Grand tour brooches were predominately depicted in two types of mosaic inlays, pietra dura and glass tessera. Pietra dura, in Italian, means hard stone, and the inlay process involved precisely cutting and fitting like a puzzle semi-precious stones of malachite, lapis, aventurine and turquoise to create scenes or motifs on a black background. The micro mosaic technique was used to create landscapes, birds and all styles of flowers and floral bouquets in miniature, crafted from inlaid glass tessera or rods fitted closely together.

The Spare Room Antiques’ Grand Tour micro mosaic brooch of the forum in Rome.

Cameo brooches

Although cameos - hard stone and shell carved in relief - date back to ancient times, they also formed part of the souvenirs of the Grand Tour.

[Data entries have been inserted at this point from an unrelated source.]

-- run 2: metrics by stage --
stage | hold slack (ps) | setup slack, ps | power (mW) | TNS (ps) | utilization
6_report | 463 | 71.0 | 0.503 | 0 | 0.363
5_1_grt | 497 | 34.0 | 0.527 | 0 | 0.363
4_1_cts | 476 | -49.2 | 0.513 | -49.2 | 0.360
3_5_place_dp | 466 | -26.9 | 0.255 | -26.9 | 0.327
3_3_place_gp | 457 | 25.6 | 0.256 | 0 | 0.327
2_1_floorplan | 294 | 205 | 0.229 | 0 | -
`src/rtl/warships_pkg.sv`:
```
// warships_pkg: definitions shared by the board-side blocks of the game.
//   - cell codes stored in board_mem (2 bits per cell)
//   - click_state_t: states of the click-to-write controller
//   - address field widths of a board_mem write address {y, x}
package warships_pkg;

  localparam logic [1:0] CELL_EMPTY = 2'b00;
  localparam logic [1:0] CELL_SHIP  = 2'b01;
  localparam logic [1:0] CELL_HIT   = 2'b10;
  localparam logic [1:0] CELL_MISS  = 2'b11;

  localparam int ADDR_X_W = 4;
  localparam int ADDR_Y_W = 4;

  typedef enum logic [2:0] {
    IDLE         = 3'd0,
    CAPTURE      = 3'd1,
    CHECK        = 3'd2,
    DIVIDE       = 3'd3,
    WRITE        = 3'd4,
    WAIT_RELEASE = 3'd5
  } click_state_t;

endpackage

```
`src/rtl/btn_sync_edge.sv`:
```
// btn_sync_edge: brings an asynchronous button level into the clk domain
// through two flops and produces a one-cycle pulse on its rising edge.
// Ports:
//   clk   in  : clock
//   rst_n in  : asynchronous active-low reset, clears all flops
//   btn   in  : raw button level (may be asynchronous)
//   level out : synchronized button level
//   rise  out : high for one cycle after the synchronized level goes 0->1
module btn_sync_edge (
  input  logic clk,
  input  logic rst_n,
  input  logic btn,
  output logic level,
  output logic rise
);

  logic sync_1;
  logic sync_2;
  logic prev;

  always_ff @(posedge clk or negedge rst_n) begin
    if (!rst_n) begin
      sync_1 <= 1'b0;
      sync_2 <= 1'b0;
      prev   <= 1'b0;
    end else begin
      sync_1 <= btn;
      sync_2 <= sync_1;
      prev   <= sync_2;
    end
  end

  assign level = sync_2;
  assign rise  = sync_2 & ~prev;

endmodule

```
`src/rtl/grid_click_ctl.sv`:
```
// grid_click_ctl: turns a left-button press inside the X_SIZE x Y_SIZE grid
// into one write of wr_value to the board memory at the clicked cell.
// The cell index is found by repeated subtraction of CELL_SIZE, so
// CELL_SIZE need not be a power of two.
// Ports:
//   clk, rst              : clock, asynchronous active-low reset
//   enable                : presses are accepted only while high (sampled in IDLE)
//   mouse_x_pos/y_pos     : pointer position, already in the clk domain
//   mouse_left            : raw left-button level
//   wr_value              : cell code to write
//   write_addr/write_data : registered write port, {cell_y, cell_x} / code
//   write_enable          : one-cycle write strobe
//   cell_x, cell_y        : last written cell
//   click_cnt             : accepted in-grid clicks, wraps at 256
//   busy                  : FSM is not in IDLE
// Write port protocol: write_enable is a pure strobe with no back-pressure;
// board_mem must accept the write in the cycle write_enable is high.
// write_addr/write_data are valid in that cycle and hold afterwards.
module grid_click_ctl
  import warships_pkg::*;
#(
  parameter int X_POS     = 100,
  parameter int Y_POS     = 200,
  parameter int CELL_SIZE = 32,
  parameter int X_SIZE    = 12,
  parameter int Y_SIZE    = 12
) (
  input  logic        clk,
  input  logic        rst,
  input  logic        enable,
  input  logic [11:0] mouse_x_pos,
  input  logic [11:0] mouse_y_pos,
  input  logic        mouse_left,
  input  logic [1:0]  wr_value,
  output logic [7:0]  write_addr,
  output logic [1:0]  write_data,
  output logic        write_enable,
  output logic [3:0]  cell_x,
  output logic [3:0]  cell_y,
  output logic [7:0]  click_cnt,
  output logic        busy
);

  localparam logic [11:0] X_ORG  = 12'(X_POS);
  localparam logic [11:0] Y_ORG  = 12'(Y_POS);
  localparam logic [11:0] STEP   = 12'(CELL_SIZE);
  localparam logic [11:0] GRID_W = 12'(X_SIZE * CELL_SIZE);
  localparam logic [11:0] GRID_H = 12'(Y_SIZE * CELL_SIZE);

  click_state_t state;
  click_state_t state_next;

  logic        btn_level;
  logic        btn_rise;

  logic [11:0] x_q;
  logic [11:0] y_q;
  logic [1:0]  val_q;
  logic [11:0] rem_x;
  logic [11:0] rem_y;
  logic [ADDR_X_W-1:0] cnt_x;
  logic [ADDR_Y_W-1:0] cnt_y;

  logic [11:0] rel_x;
  logic [11:0] rel_y;
  logic        outside;
  logic        div_done;

  btn_sync_edge u_btn (
    .clk   (clk),
    .rst_n (rst),
    .btn   (mouse_left),
    .level (btn_level),
    .rise  (btn_rise)
  );

  // The borrow terms catch points left of / above the grid; rel_x/rel_y
  // are only meaningful when those are clear.
  assign rel_x    = x_q - X_ORG;
  assign rel_y    = y_q - Y_ORG;
  assign outside  = (x_q < X_ORG) || (y_q < Y_ORG) ||
                    (rel_x >= GRID_W) || (rel_y >= GRID_H);
  assign div_done = (rem_x < STEP) && (rem_y < STEP);

  assign busy = (state != IDLE);

  always_ff @(posedge clk or negedge rst) begin
    if (!rst) state <= IDLE;
    else      state <= state_next;
  end

  always_comb begin
    state_next = state;
    unique case (state)
      IDLE:         if (btn_rise && enable) state_next = CAPTURE;
      CAPTURE:      state_next = CHECK;
      CHECK:        state_next = outside ? WAIT_RELEASE : DIVIDE;
      DIVIDE:       if (div_done) state_next = WRITE;
      WRITE:        state_next = WAIT_RELEASE;
      WAIT_RELEASE: if (!btn_level) state_next = IDLE;
      default:      state_next = IDLE;
    endcase
  end

  always_ff @(posedge clk or negedge rst) begin
    if (!rst) begin
      x_q          <= '0;
      y_q          <= '0;
      val_q        <= '0;
      rem_x        <= '0;
      rem_y        <= '0;
      cnt_x        <= '0;
      cnt_y        <= '0;
      write_addr   <= '0;
      write_data   <= '0;
      write_enable <= 1'b0;
      cell_x       <= '0;
      cell_y       <= '0;
      click_cnt    <= '0;
    end else begin
      unique case (state)
        CAPTURE: begin
          x_q   <= mouse_x_pos;
          y_q   <= mouse_y_pos;
          val_q <= wr_value;
        end
        CHECK: begin
          if (!outside) begin
            rem_x <= rel_x;
            rem_y <= rel_y;
            cnt_x <= '0;
            cnt_y <= '0;
          end
        end
        DIVIDE: begin
          if (rem_x >= STEP) begin
            rem_x <= rem_x - STEP;
            cnt_x <= cnt_x + 4'd1;
          end
          if (rem_y >= STEP) begin
            rem_y <= rem_y - STEP;
            cnt_y <= cnt_y + 4'd1;
          end
          // Quotients are final in this cycle: load the write port so it is
          // registered and valid for the whole WRITE cycle.
          if (div_done) begin
            write_addr   <= {cnt_y, cnt_x};
            write_data   <= val_q;
            write_enable <= 1'b1;
          end
        end
        WRITE: begin
          write_enable <= 1'b0;
          cell_x       <= cnt_x;
          cell_y       <= cnt_y;
          click_cnt    <= click_cnt + 8'd1;
        end
        default: ;
      endcase
    end
  end

endmodule

```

Many associate cameo brooches with Queen Victoria, who had a deep fondness for them and would often bestow a gift of a likeness of Prince Albert or herself on members of the court and staff. But the most alluring cameo brooches through time depict a narrative – legends, mythological scenes or gods and goddesses. The best examples, in which you can see and feel the layers of the stone that has been carved, were made from hard stone.

Bentley & Skinner’s Victorian hard stone cameo with pearl surround.

Love brooches (or sweetheart brooches)

These were sometimes called ‘sweetheart brooches’, but historically there was another type of sweetheart brooch – those that were given by soldiers to their loved-ones as they marched off to WWI.  The love brooches of the late Victorian aesthetic period were crafted from sheets of silver and designed as tokens of affection, with motifs and messages first seen in the sentimental jewellery of the Georgian and Romantic period in the Victorian Era.

Due to the fact that they were lightweight and crafted in silver, with overlays of rose and yellow gold, almost all social classes could own or gift these lovely little keepsakes. Decorated with everything from lovebirds and double hearts to well wishes, good tidings and positions in the family, these brooches captured the passions of prior times and allowed the masses to experience the romance of giving or receiving them.

The Spare Room Anna sterling love brooch, circa 1880.

Dress clips

The dress clip was a savvy design that was worn with the new style of fashion during the 1920s and 1930s. Interchangeable in that they could be worn in more than one way, they would start out as one large brooch, with a mechanism in the back that meant they could be detached and worn as two separate clips.

Pinned to the straps of gowns, the left and right necklines of dresses, collars and cuffs, they could also be fixed to accessories such as shoes or even, carefully and when split up, attached to a handbag. Many of the early Deco clips were designed in white diamonds and platinum, but as demand for them grew, they were often set with other precious gems.

A La Vieille Russie’s Art Deco double clip brooch in diamond, onyx and platinum.

Throughout the 20th century Cartier, Van Cleef & Arpels, David Webb, Verdura, Tiffany & Co. and many of the renowned houses designed a range of different styles of brooches. There were also famous styles such as the Schlumberger dolphin brooch, which Richard Burton bought for Elizabeth Taylor for the opening of Night of the Iguana. A passionate collector of jewellery, she also purchased the Duchess of Windsor’s Prince of Wales Insignia brooch at Sotheby’s sale, after the Duchess passed away. She and Burton admired it while lunching with the Duke and Duchess, and Taylor felt a kinship to it since her great love, Burton, was Welsh.

During the Met Gala in NYC this year, Uma Thurman wore the large vintage Birds of Paradise brooch designed by Cartier in 1948. Although it has been shown at many exhibitions, it was the brooch’s first red carpet appearance.

There are many more historical and legendary styles to discover and purchase.  Why not trying and pin down the right style for you.